The Draft Law on Media allows for registration of Internet resources, moreover, Belarusian Internet will be regulated not by laws, but by regulations of the Council of Ministers. At present, there are practically no independent printed editions in Belarus. Radio and TV are controlled by the authorities. The Internet has been the only source of alternative information. The law passed by vote of 93-1 in the “parliament”.

“The order of state registration of mass media, spreading via the global computer network Internet, as well as the order of spreading of these media falls into competence of the Council of Ministers, according to the draft law,” first deputy minister of information of Belarus Liliya Ananich said today in the “parliament”.

The draft law have been prepared in closed regime for 5 years at the suggestion of the Presidential Administration. He was introduced to the Belarusian “parliament” on 10 June and the next day the date of its reviewing was appointed - 17 June.
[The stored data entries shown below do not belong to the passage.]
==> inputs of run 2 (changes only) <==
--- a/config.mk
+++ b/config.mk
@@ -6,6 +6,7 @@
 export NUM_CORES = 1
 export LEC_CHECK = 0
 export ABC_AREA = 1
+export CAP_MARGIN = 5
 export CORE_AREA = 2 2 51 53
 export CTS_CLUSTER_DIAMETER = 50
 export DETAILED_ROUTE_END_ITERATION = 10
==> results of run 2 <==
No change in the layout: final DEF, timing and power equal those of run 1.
[src/rtl/fifo_arb_pkg.sv]
// Shared types and helpers for the FIFO write-port arbiter.
// rr_pick works on a fixed 16-wide request vector so one function serves
// every NUM_REQ from 2 to 16; callers zero-pad their inputs.
package fifo_arb_pkg;

    typedef enum logic [0:0] {
        IDLE  = 1'b0,
        BURST = 1'b1
    } arb_state_t;

    localparam int STAT_WIDTH = 16;
    localparam int MAX_REQ    = 16;
    localparam int MAX_ID_W   = 4;

    typedef struct packed {
        logic                found;
        logic [MAX_ID_W-1:0] idx;
    } rr_pick_t;

    // First set bit at or after ptr, wrapping at num_req (not at a power of 2).
    function automatic rr_pick_t rr_pick(input logic [MAX_REQ-1:0]  valid,
                                         input logic [MAX_ID_W-1:0] ptr,
                                         input int                  num_req);
        rr_pick_t res;
        int       k;
        res = '0;
        for (int i = 0; i < MAX_REQ; i++) begin
            k = int'(ptr) + i;
            if (k >= num_req) k = k - num_req;
            if (i < num_req && !res.found && valid[k[3:0]]) begin
                res.found = 1'b1;
                res.idx   = k[3:0];
            end
        end
        return res;
    endfunction

endpackage
==> src/rtl/fifo_rr_scheduler.sv <==
// Round-robin egress scheduler: pops four ingress FIFOs in bursts and forwards the
// popped bytes to one egress FIFO through a two-stage read->write pipeline.
module fifo_rr_scheduler #(
    parameter int DATA_SIZE = 8,
    parameter int NUM_IN    = 4
) (
    input logic           clk,
    input logic           reset,
    fifo_rr_scheduler_if.slave bus
);

    typedef enum logic [2:0] {
        ST_INIT   = 3'd0,
        ST_IDLE   = 3'd1,
        ST_ACTIVE = 3'd2,
        ST_DRAIN  = 3'd3,
        ST_ERROR  = 3'd4
    } state_t;

    state_t               state;
    state_t               state_next;
    logic [2:0]           burst_lim;
    logic [2:0]           eff_max;
    logic [2:0]           count;
    logic [2:0]           count_inc;
    logic [2:0]           count_next;
    logic [1:0]           grant;
    logic [1:0]           grant_next;
    logic [1:0]           search_grant;
    logic [1:0]           idx;
    logic [1:0]           read_tag;
    logic [1:0]           s1_tag;
    logic                 found;
    logic                 any_error;
    logic                 blocked;
    logic                 hazard;
    logic                 issue;
    logic                 rotate;
    logic [NUM_IN-1:0]    read_q;
    logic [NUM_IN-1:0]    read_next;
    logic                 s1_valid;
    logic                 write_q;
    logic                 error_q;
    logic [DATA_SIZE-1:0] data_q;
    logic [DATA_SIZE-1:0] popped;

    assign any_error = |bus.in_error;

    always_ff @(posedge clk) begin
        if (reset) begin
            state <= ST_INIT;
        end else begin
            state <= state_next;
        end
    end

    // Error detection overrides every other transition; ERROR is left only by reset.
    always_comb begin
        state_next = state;
        if (any_error) begin
            state_next = ST_ERROR;
        end else begin
            case (state)
                ST_INIT:   if (bus.init) state_next = ST_IDLE;
                ST_IDLE:   if (bus.enable && !(&bus.in_empty)) state_next = ST_ACTIVE;
                ST_ACTIVE: if (!bus.enable || (&bus.in_empty)) state_next = ST_DRAIN;
                ST_DRAIN:  if (read_q == '0 && !s1_valid) state_next = ST_IDLE;
                ST_ERROR:  state_next = ST_ERROR;
                default:   state_next = ST_INIT;
            endcase
        end
    end

    // A queue showing almost_empty while being popped may hold only that entry,
    // so a second back-to-back pop is held off for one cycle.
    always_comb begin
        eff_max      = (burst_lim == 3'd0) ? 3'd1 : burst_lim;
        count_inc    = count + 3'd1;
        blocked      = bus.out_pause | bus.out_almost_full;
        hazard       = read_q[grant] & bus.in_almost_empty[grant];
        issue        = (state == ST_ACTIVE) & bus.enable & ~any_error & ~bus.in_empty[grant]
                       & ~blocked & ~hazard;
        search_grant = grant;
        found        = 1'b0;
        idx          = grant;
        for (int k = 1; k <= NUM_IN; k++) begin
            idx = grant + 2'(k);
            if (!found && !bus.in_empty[idx]) begin
                search_grant = idx;
                found        = 1'b1;
            end
        end
        rotate = 1'b0;
        if (state == ST_ACTIVE && !any_error) begin
            rotate = issue ? (count_inc == eff_max) : bus.in_empty[grant];
        end
        grant_next = rotate ? search_grant : grant;
        count_next = rotate ? 3'd0 : (issue ? count_inc : count);
        read_next  = issue ? ({{(NUM_IN-1){1'b0}}, 1'b1} << grant) : '0;
    end

    always_comb begin
        read_tag = '0;
        popped   = '0;
        for (int i = 0; i < NUM_IN; i++) begin
            if (read_q[i]) read_tag = 2'(i);
            if (s1_tag == 2'(i)) popped = bus.in_data[i*DATA_SIZE +: DATA_SIZE];
        end
    end

    // Pipeline stages keep running in DRAIN and ERROR so already-popped bytes reach the egress FIFO.
    always_ff @(posedge clk) begin
        if (reset) begin
            burst_lim <= '0;
            grant     <= '0;
            count     <= '0;
            read_q    <= '0;
            s1_valid  <= 1'b0;
            s1_tag    <= '0;
            write_q   <= 1'b0;
            data_q    <= '0;
            error_q   <= 1'b0;
        end else begin
            if (state == ST_INIT && bus.init) burst_lim <= bus.burst_max;
            grant    <= grant_next;
            count    <= count_next;
            read_q   <= read_next;
            s1_valid <= |read_q;
            s1_tag   <= read_tag;
            write_q  <= s1_valid;
            if (s1_valid) data_q <= popped;
            error_q  <= error_q | any_error;
        end
    end

    assign bus.in_read     = read_q;
    assign bus.out_write   = write_q;
    assign bus.out_data    = data_q;
    assign bus.grant_id    = grant;
    assign bus.sched_state = state;
    assign bus.error_out   = error_q;

endmodule
[config.mk]
export PLATFORM = sky130hd
export DESIGN_NAME = transpose_buffer_ctrl
export DESIGN_NICKNAME = d
export VERILOG_FILES = /design/src/rtl/dct2_2d_pkg.sv /design/src/rtl/transpose_buffer_ctrl.sv
export SDC_FILE = /design/constraint.sdc
export NUM_CORES = 1
export LEC_CHECK = 0
export ABC_AREA = 0
export BUFFER_PORTS_ARGS = -buffer_cell sky130_fd_sc_hd__buf_2
export CORE_MARGIN = 2
export CORE_UTILIZATION = 55
export CTS_BUF_LIST = sky130_fd_sc_hd__clkbuf_8
export DETAILED_ROUTE_END_ITERATION = 8
export HOLD_SLACK_MARGIN = 0.06
export PLACE_DENSITY = 0.8
export SLEW_MARGIN = 10
export SYNTH_ARGS = -nofsm -noshare
export SYNTH_HDL_FRONTEND = slang
export SYNTH_SLANG_ARGS = --single-unit
[constraint.sdc]
create_clock -name clock -period 4.4 [get_ports clock]
set_input_delay 0.88 -clock clock [delete_from_list [all_inputs] [get_ports clock]]
set_output_delay 0.88 -clock clock [all_outputs]
set_load 0.005 [all_outputs]
<file path="config.mk">
export PLATFORM = sky130hd
export DESIGN_NAME = exp_arbiter
export DESIGN_NICKNAME = d
export VERILOG_FILES = /design/src/rtl/exp_arbiter.sv
export SDC_FILE = /design/constraint.sdc
export NUM_CORES = 1
export LEC_CHECK = 0
export ABC_AREA = 0
export BUFFER_PORTS_ARGS = -buffer_cell sky130_fd_sc_hd__buf_2
export CORE_ASPECT_RATIO = 1.75
export CORE_MARGIN = 2
export CORE_UTILIZATION = 40
export CTS_CLUSTER_DIAMETER = 120
export DETAILED_ROUTE_END_ITERATION = 8
export HOLD_SLACK_MARGIN = 0.03
export PLACE_DENSITY_LB_ADDON = 0.3
export SYNTH_ARGS = -nofsm -noshare
export SYNTH_HDL_FRONTEND = slang
export SYNTH_SLANG_ARGS = --single-unit
</file>
<file path="constraint.sdc">
create_clock -name clk -period 4.4 [get_ports clk]
set_clock_uncertainty 0.2 [all_clocks]
set_input_delay 0.88 -clock clk [delete_from_list [all_inputs] [get_ports clk]]
set_output_delay 0.88 -clock clk [all_outputs]
set_load 0.01 [all_outputs]
</file>
[config.mk]
export PLATFORM = sky130hd
export DESIGN_NAME = bcd_to_bin_seq
export DESIGN_NICKNAME = d
export VERILOG_FILES = /design/src/rtl/bcd_to_bin_seq.sv
export SDC_FILE = /design/constraint.sdc
export NUM_CORES = 1
export LEC_CHECK = 0
export CAP_MARGIN = 5
export CORE_MARGIN = 2
export CORE_UTILIZATION = 52
export DETAILED_ROUTE_END_ITERATION = 7
export GPL_TIMING_DRIVEN = 0
export HOLD_SLACK_MARGIN = 0.15
export PLACE_DENSITY = 0.81
export REMOVE_ABC_BUFFERS = 1
export SETUP_SLACK_MARGIN = 0.5
export SLEW_MARGIN = 30
export SYNTH_ARGS = -nofsm -noshare
export SYNTH_HDL_FRONTEND = slang
export SYNTH_SLANG_ARGS = --single-unit
[constraint.sdc]
create_clock -name clk -period 2.39 [get_ports clk]
set_clock_uncertainty 0.2 [all_clocks]
set_input_delay 0.717 -clock clk [delete_from_list [all_inputs] [get_ports clk]]
set_output_delay 0.717 -clock clk [all_outputs]
set_load 0.01 [all_outputs]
The Belarusian Association of Journalists received the draft law text shortly before the reading. Having analysed the draft law on media on Friday, the BAJ lawyers came to a conclusion that if the law is adopted as it is drafted now, the independent press will get irreparable blow, which will make it difficult for them to survive and lead to eliminating of independent media in the country.

The fact that adoption of the draft law can lead to blocking of all Internet-media that are not registered in Belarus triggers great concern. Moreover, activity of Internet-resources will be regulated not by laws but by acts of the Council of Ministers.

According to the draft law on media, a list of violations, which are subject to warnings for editors, is blurred and unlimited, and activity of printed edition can be suspended after only one notice. Moreover, not only the Ministry of Information but also any judge, prosecutor and official can deliver warnings.

Nevertheless, the “MPs” didn’t criticise the draft law during the discussion. “The law is important, necessary and well-timed,” “member of the parliament” Valer Lektarau noted. He also said “every deputy received letters from the Belarusian Association of Journalists containing claims to the draft law.”

In this connection “MP” Anatol Krasutski noted that “a number of the claims are not true and stay in contradictions with the text of the law.”

Belarusian high-rank officials have recently spoken for tightening of the law on media. In particular, Liliya Ananich, deputy minister of information, said Belarus had faced a problem of “stream of misinformation from foreign websites, but there are practices used in China, which blocked the access to the sites on its territory.”

Aleh Pralyaskouski, director of the Information Analytical Center at the Presidential Administration, insists on necessary “increasing of responsibility for information on the Internet” and offers to place responsibility for spreading information via the Internet on a website’s administrator and an owner of Internet resource and a provider.